You've gotten some good advise, but I am going to take it a bit further.

Step back and examine really if it is love that is drawing the two of you back together, OR, if you are reacting from the position of better the devil you know than the stress you are dealing with. Being a single parent is very hard, and it can be extremely stressful as many of us can attest to. It is easy to figure that you survived the last time and maybe this time it will be different, and you are right it may well be different this time. As ShiftedJewel pointed out, where it was verbal before, it may well become physical this time.

Toss out the BDSM aspects completely and consider the rest of the past relationship with this ex AND the conversation that you just had with him. You have already seen that nothing changed. "He wanted me to listen and agree with all of his points and when I didnt or I saw things differently, everything I said was invalid." If you are not feeling that he is hearing you, accepting your experience and incorporating it or considering your point of view, then you can already see how it is more than likely going to go in the future. Old habits are more likely to rear their heads than not, especially without a great deal of counseling. Toxic relationships rarely get better without BOTH people working on it and I do mean WORK.

When I worked Rape Crisis Spouse Abuse, it was frightening how many women went back to their abusers, mostly because the chances of them getting out safely a second time or that things had changed was 99:1. Too many who went back ended up in the hospital or dead. I am not saying he is abusive, though failing to learn how to do things safely such as the ear bite is borderline at best, but please consider if the things you were even desireing in your original post were not part of the original relationship, then you need to consider seriously if they can be part of a renewed relationship. It is highly unlikely that he is going to change without wanting to, and without counseling, by a BDSM Kink Friendly counselor or a Mentor.

If you are both in striking distance of Orlando I would suggest looking into the Woodshed. It offers both a Submissives only and Masters Only group, where people can learn not only about BDSM but themselves, as well as finding Mentors. It might help.

Last but not least..forget the BDSM until you have learned to respect each other and trust each other as people, parents and friends. You need a strong foundation to build on for 24/7, and your time as parents and people is going to be a lot more than your time spent kneeling and serving him as a slave. Yes.I know you are a slave all the time, but the UMS, Work, day to day living will overshadow all of that and vice versa. You will have ways of affirming that slavery constantly but it is real hard to go to a PTA meeting dressed as Barbara Eden playing Jeanni.

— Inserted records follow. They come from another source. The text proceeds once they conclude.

<file path="src/rtl/keypad_pkg.sv">
// Shared keypad definitions: key codes, matrix key map and scan FSM states.
// The calculator core imports the same key code constants.
package keypad_pkg;

  localparam logic [3:0] KEY_PLUS  = 4'hA;
  localparam logic [3:0] KEY_MINUS = 4'hB;
  localparam logic [3:0] KEY_MUL   = 4'hC;
  localparam logic [3:0] KEY_DIV   = 4'hD;
  localparam logic [3:0] KEY_CLR   = 4'hE;
  localparam logic [3:0] KEY_DP    = 4'hF;

  // Nibble {row,col} holds the code; row0 = 1 2 3 A ... row3 = F 0 E D
  localparam logic [63:0] KEYMAP = 64'hDE0F_C987_B654_A321;

  typedef enum logic [1:0] {
    ST_SCAN,
    ST_DEB_PRESS,
    ST_HELD,
    ST_DEB_RELEASE
  } kp_state_e;

  function automatic logic one_low(input logic [3:0] r);
    logic [3:0] n;
    n = ~r;
    return (n != 4'd0) && ((n & (n - 4'd1)) == 4'd0);
  endfunction

  function automatic logic [1:0] low_idx(input logic [3:0] r);
    logic [1:0] idx;
    idx = 2'd0;
    unique case (1'b1)
      (r == 4'b1110): idx = 2'd0;
      (r == 4'b1101): idx = 2'd1;
      (r == 4'b1011): idx = 2'd2;
      (r == 4'b0111): idx = 2'd3;
      default:        idx = 2'd0;
    endcase
    return idx;
  endfunction

  function automatic logic [3:0] key_lookup(
    input logic [1:0] row,
    input logic [1:0] col
  );
    return KEYMAP[{row, col, 2'b00} +: 4];
  endfunction

endpackage

</file>
<file path="src/rtl/keypad_event_queue_fifo.sv">
// Small circular queue of key codes with a registered head entry.
// Pointers carry one extra bit so full and empty differ by the MSB.
module key_fifo #(
  parameter int DEPTH = 4,
  parameter int WIDTH = 4
) (
  input  logic             clk,
  input  logic             rst_n,
  input  logic             push,
  input  logic [WIDTH-1:0] wdata,
  input  logic             pop,
  output logic [WIDTH-1:0] head,
  output logic             valid,
  output logic             full,
  output logic             empty
);

  localparam int AW = $clog2(DEPTH);

  logic [WIDTH-1:0] mem [DEPTH];
  logic [AW:0]      wr_ptr;
  logic [AW:0]      rd_ptr;
  logic [AW:0]      wr_nxt;
  logic [AW:0]      rd_nxt;
  logic             do_push;
  logic             do_pop;
  logic             valid_nxt;
  logic [WIDTH-1:0] head_nxt;

  assign empty = (wr_ptr == rd_ptr);
  assign full  = (wr_ptr[AW] != rd_ptr[AW]) &&
                 (wr_ptr[AW-1:0] == rd_ptr[AW-1:0]);

  assign do_pop  = pop && !empty;
  assign do_push = push && (!full || do_pop);

  assign wr_nxt = wr_ptr + (AW+1)'(do_push);
  assign rd_nxt = rd_ptr + (AW+1)'(do_pop);

  assign valid_nxt = (wr_nxt != rd_nxt);

  // The next head may be the slot being written in this very cycle
  always_comb begin
    head_nxt = mem[rd_nxt[AW-1:0]];
    if (do_push && (rd_nxt[AW-1:0] == wr_ptr[AW-1:0]))
      head_nxt = wdata;
  end

  always_ff @(posedge clk) begin
    if (do_push)
      mem[wr_ptr[AW-1:0]] <= wdata;
  end

  always_ff @(posedge clk or negedge rst_n) begin
    if (!rst_n) begin
      wr_ptr <= '0;
      rd_ptr <= '0;
      head   <= '0;
      valid  <= 1'b0;
    end else begin
      wr_ptr <= wr_nxt;
      rd_ptr <= rd_nxt;
      valid  <= valid_nxt;
      if (valid_nxt)
        head <= head_nxt;
    end
  end

endmodule

</file>
<file path="src/rtl/keypad_event_queue.sv">
// 4x4 keypad scanner: sync, debounce, encode, and queue key codes
// for the calculator core over a valid/ready handshake.
module keypad_event_queue
  import keypad_pkg::*;
#(
  parameter int SCAN_DIV        = 1000,
  parameter int DEBOUNCE_CYCLES = 20000,
  parameter int FIFO_DEPTH      = 4
) (
  input  logic       clk,
  input  logic       rst_n,
  input  logic [3:0] row_in,
  output logic [3:0] col_out,
  output logic [3:0] key_code,
  output logic       key_valid,
  input  logic       key_ready,
  output logic       drop_pulse,
  output logic       scanning
);

  localparam int SW = $clog2(SCAN_DIV);
  localparam int DW = $clog2(DEBOUNCE_CYCLES);

  // Rows seen within this many cycles of a column change are stale
  localparam logic [SW-1:0] SETTLE   = SW'(3);
  localparam logic [SW-1:0] SCAN_TOP = SW'(SCAN_DIV - 1);
  localparam logic [DW-1:0] DEB_TOP  = DW'(DEBOUNCE_CYCLES - 1);

  logic [3:0]    row_m;
  logic [3:0]    row_s;
  logic [3:0]    cand;
  logic [1:0]    col_idx;
  logic [SW-1:0] scan_cnt;
  logic [DW-1:0] deb_cnt;
  kp_state_e     state;

  logic          deb_done;
  logic          push;
  logic          pop;
  logic [3:0]    push_code;
  logic          fifo_full;
  logic          fifo_empty;

  always_ff @(posedge clk or negedge rst_n) begin
    if (!rst_n) begin
      row_m <= 4'hF;
      row_s <= 4'hF;
    end else begin
      row_m <= row_in;
      row_s <= row_m;
    end
  end

  assign deb_done  = (deb_cnt == DEB_TOP);
  assign push      = (state == ST_DEB_PRESS) &&
                     (row_s == cand) && deb_done;
  assign push_code = key_lookup(low_idx(cand), col_idx);
  assign pop       = key_ready && !fifo_empty;
  assign scanning  = (state == ST_SCAN);

  always_ff @(posedge clk or negedge rst_n) begin
    if (!rst_n) begin
      state      <= ST_SCAN;
      scan_cnt   <= '0;
      deb_cnt    <= '0;
      col_idx    <= 2'd0;
      col_out    <= 4'b1110;
      cand       <= 4'hF;
      drop_pulse <= 1'b0;
    end else begin
      drop_pulse <= push && fifo_full && !pop;
      case (state)
        ST_SCAN: begin
          if ((scan_cnt >= SETTLE) && one_low(row_s)) begin
            cand    <= row_s;
            deb_cnt <= '0;
            state   <= ST_DEB_PRESS;
          end else if (scan_cnt == SCAN_TOP) begin
            scan_cnt <= '0;
            col_idx  <= col_idx + 2'd1;
            col_out  <= {col_out[2:0], col_out[3]};
          end else begin
            scan_cnt <= scan_cnt + SW'(1);
          end
        end
        ST_DEB_PRESS: begin
          if (row_s != cand) begin
            deb_cnt <= '0;
            state   <= ST_SCAN;
          end else if (deb_done) begin
            deb_cnt <= '0;
            state   <= ST_HELD;
          end else begin
            deb_cnt <= deb_cnt + DW'(1);
          end
        end
        ST_HELD: begin
          if (row_s == 4'hF) begin
            deb_cnt <= '0;
            state   <= ST_DEB_RELEASE;
          end
        end
        ST_DEB_RELEASE: begin
          if (row_s != 4'hF) begin
            deb_cnt <= '0;
            state   <= ST_HELD;
          end else if (deb_done) begin
            deb_cnt  <= '0;
            scan_cnt <= '0;
            col_idx  <= col_idx + 2'd1;
            col_out  <= {col_out[2:0], col_out[3]};
            state    <= ST_SCAN;
          end else begin
            deb_cnt <= deb_cnt + DW'(1);
          end
        end
        default: state <= ST_SCAN;
      endcase
    end
  end

  key_fifo #(
    .DEPTH (FIFO_DEPTH),
    .WIDTH (4)
  ) u_fifo (
    .clk   (clk),
    .rst_n (rst_n),
    .push  (push),
    .wdata (push_code),
    .pop   (pop),
    .head  (key_code),
    .valid (key_valid),
    .full  (fifo_full),
    .empty (fifo_empty)
  );

endmodule
</file>
<file path="config.mk">
export PLATFORM = sky130hd
export DESIGN_NAME = keypad_event_queue
export DESIGN_NICKNAME = d
export VERILOG_FILES = /design/src/rtl/keypad_pkg.sv /design/src/rtl/keypad_event_queue_fifo.sv /design/src/rtl/keypad_event_queue.sv
export SDC_FILE = /design/constraint.sdc
export NUM_CORES = 1
export LEC_CHECK = 0
export ABC_AREA = 1
export BUFFER_PORTS_ARGS = -buffer_cell sky130_fd_sc_hd__buf_2
export CAP_MARGIN = 5
export CORE_MARGIN = 4
export CORE_UTILIZATION = 38
export CTS_CLUSTER_DIAMETER = 50
export CTS_CLUSTER_SIZE = 25
export DETAILED_ROUTE_END_ITERATION = 8
export PLACE_DENSITY = 0.62
export SYNTH_ARGS = -nofsm -noshare
export SYNTH_HDL_FRONTEND = slang
export SYNTH_SLANG_ARGS = --single-unit
export TNS_END_PERCENT = 100
</file>
<file path="constraint.sdc">
create_clock -name clk -period 4.2 [get_ports clk]
set_input_delay 0.21 -clock clk [delete_from_list [all_inputs] [get_ports clk]]
set_output_delay 0.21 -clock clk [all_outputs]
set_load 0.02 [all_outputs]
</file>
==> results.md <==
- Status: finished, final reports clean
- Avg Cell Area, Syn: ~7.9 µm²
- Final hold vios: 0
- Final instance area: between 0.004 and 0.005 mm²
- Largest area contributor in the netlist: dfrtp_1
- Num ports: 18
- Dpl cells: 690
- Worst setup SP type: flop
- #FFs+latches synth: 73
- EDFF count, synth: 16
- Critical path buffers and inverters: 2
- Vias in the first global route: 3,456
- Clk slew on worst S/H paths: about 0.06 ns
- Hold_ws: roughly 0.018 ns
- Largest net degree at the start of global routing: 58
- Starting Density: 39.27%
- Critical path's largest stage delay: 0.41 ns
- Die Area: between 0.01 and 0.015 mm²
- Max-cap violations: 0
- Fin Setup TNS: 0 ns
- First-pass GRT wire length: 15.78 mm
- # H-tree levels: 3
- Core Region: ~0.011 mm²
- Hpwl dp: around 6.4 mm
- WP depth: 14
- Most numerous cell in the Yosys netlist: nand2_1
- Mapped Area: ~0.0043 mm²
- Ratio of cells with drive above 1 in the final layout: between 10% and 20%
- Worst Path Max Fanout: 10
- Max Clk Rate: between 300 and 400 MHz
- Via density: roughly 5
- Critical-path cell list: inv_1, ha_1, nand2_1, nor2_1, nand3_2, nor3_4, ha_1, ha_1, xor2_1, xnor2_1, nand2_1, inv_1, nand2_1, nand2_1
- Post-Syn Nets: 566
- Static Leak: 2.324 nW
- WL/cell: 12.58 µm
- Hold Path Class: primary input to async pin
- Routed wire length: approximately 8.9 mm
- TritonRoute pass-1 iters: 4
- Main synth FF type: dfrtp_1
- Antenna Cells: 0
- Area contributors post-synth: dfrtp_1, nand2_1, edfxtp_1, dfstp_2, inv_1
- Top delay family on crit path: simple AND/OR/NAND/NOR gates
- Critical path's slowest cell: dfrtp_1
- Detailed-route DRC error count: 0
- Placed Area: 0.004506 mm²
- # setup viols final: 0
- Worst VDD drop: ~0.34 mV
- Remaining global-route overflow: 0
- Clock Skew: ~0.006 ns
- RSZ-0062 raised after global routing: no
- P&R area growth vs syn: 12.04%
- Via count: 3,512
- CTS tree: yes
- Critical Path End Type: flop
- Root Buffer: clkbuf_16
- CP arrival: 2.99 ns
- Max transition margin: between 50 and 60%
- Measured slew at the worst slew-check pin: about 0.74 ns
- Later-pin clock latency in the skew report: about 0.34 ns
- Power density cells: between 600 and 700 mW/mm²
- Type of the worst setup path: flop to flop
- Tot GR Track Use: approximately 15%
- Crit share post-route: ~65%
- Post-Syn Instances: 543
- Share of the synthesized area in the top cell type: between 20% and 30%
- Chip width: around 110 µm
- Post-Layout Cell Count: 710
- Fin. max-slew vios: 0
- Die height: 114.5 µm
- CTS Sinks: 73
- Reg2reg path depth: 14
- ANT nets after route: 0
- DRT iter0 DRCs: 155
- Row cnt: 38
- Max clock buf depth: 2
- Nets@finish: just under 600
- Synth unique cells: 38
- Register area share after synthesis: approximately 45%
- Data required, critical path: approximately 4.5 ns
- CP most frequent cell: nand2_1
- Tmin final: ~2.7 ns
- Synth cell count leaders: nand2_1, inv_1, nor2_1
- Fillers: 1,080
- Total Power: about 2.9 mW
- Fraction of registers with async set/reset: 78.08%
- IO Port Bufs: 17
- CTS Buf Count: 9
- Antenna violations before repair: 0
- Ys Warns: 0
- Gpl congestion: between 0.8 and 0.9
[path summary, 6_finish.rpt]
check	start	end	slack, ns
min	rst_n	scan_cnt[6]	0.02
max in group asynchronous	rst_n	deb_cnt[12]	3.69
min reg2reg	row_m[0]	row_s[0]	0.35
max reg2reg	state[1]	u_fifo.head[3]	1.49
min in group clk	row_m[0]	row_s[0]	0.35
max	state[1]	u_fifo.head[3]	1.49
[cell families (layout without fill, tap and decap cells)]
group	after synthesis	after routing	synth area share [%]
AND/OR/NAND/NOR	301	301	31.30
adder cells (fa/ha/maj)	16	16	4.642
flip-flops	73	73	44.65
XOR/XNOR	15	15	3.046
AO/OA/AOI/OAI	49	49	7.833
buffers and inverters	89	116	8.529
[sequential cells by signal, summed over array words and instances, names as in the netlist]
signal,count
state,2
col_out,4
u_fifo.mem,16
drop_pulse,1
scan_cnt,10
u_fifo.head,4
deb_cnt,15
u_fifo.wr_ptr,3
row_m,4
col_idx,2
u_fifo.rd_ptr,3
row_s,4
cand,4
u_fifo.valid,1
[metal layers]
metal  wire length [µm]  global-route usage, %  vias up
met5                  0                      0        -
met4                 92                  3.484        0
met3                343                  4.017        8
met2               4126                  23.94       58
met1               4370                  20.10     1648
li1                   -                      -     1798
[through the flow]
stage               utilization, %  setup slack [ns]
floorplan                        -             1.901
global placement             41.02             1.673
detailed placement           41.02             1.525
CTS                          44.00             1.505
global route                 44.00             1.187
finish                       44.00             1.486
[area by class of cell]
class | instances | area [µm²] | area share (%)
multi-input cells | 381 | 2019 | 41.79
flip-flops and latches | 73 | 1926 | 39.85
inverters | 78 | 292.8 | 6.059
clock buffers | 9 | 225.2 | 4.661
well taps | 140 | 175.2 | 3.625
repair buffers | 22 | 132.6 | 2.745
clock inverters | 7 | 61.31 | 1.269
[report_power, final]
part	switching [mW]	leakage [nW]	total [mW]	internal [mW]
clock network	0.325	0.135	0.735	0.410
logic	0.795	1.33	1.17	0.373
registers	0.120	0.855	1.00	0.883
total	1.24	2.32	2.90	1.67
[cells in the final DEF (no fill, tap or decap), types with 8 or more instances in the layout]
cell type / instances
dfstp_2: 15
o21ai_2: 12
clkbuf_16: 9
nor2_1: 45
a21oi_1: 9
inv_1: 68
inv_2: 8
o21ai_1: 8
nand3_1: 43
xor2_1: 14
nand2_1: 164
o21ai_0: 10
dfrtp_1: 42
buf_2: 17
edfxtp_1: 16
ha_1: 16
nand4_1: 24
[what timing repair did]
action / in CTS / in global routing
gates resized for setup: 0 / 0
buffers inserted: 0 / 0
hold endpoints to repair: 4 / 0
hold buffers: 4 / 0
Note: power is estimated with default switching activity, not from simulation.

Upshot.. please be careful, thoughtful and cautious. It is not just your life you are affecting but your UMs as well. Better indeed that they have two healthy parents that they travel between than a emotionally, mentally or even physically toxic two parent home. They will learn what he teaches them and if what he shows them is that your opinions, thoughts, feelings or experiences are invalid and worth less than his..they may soon emulate him.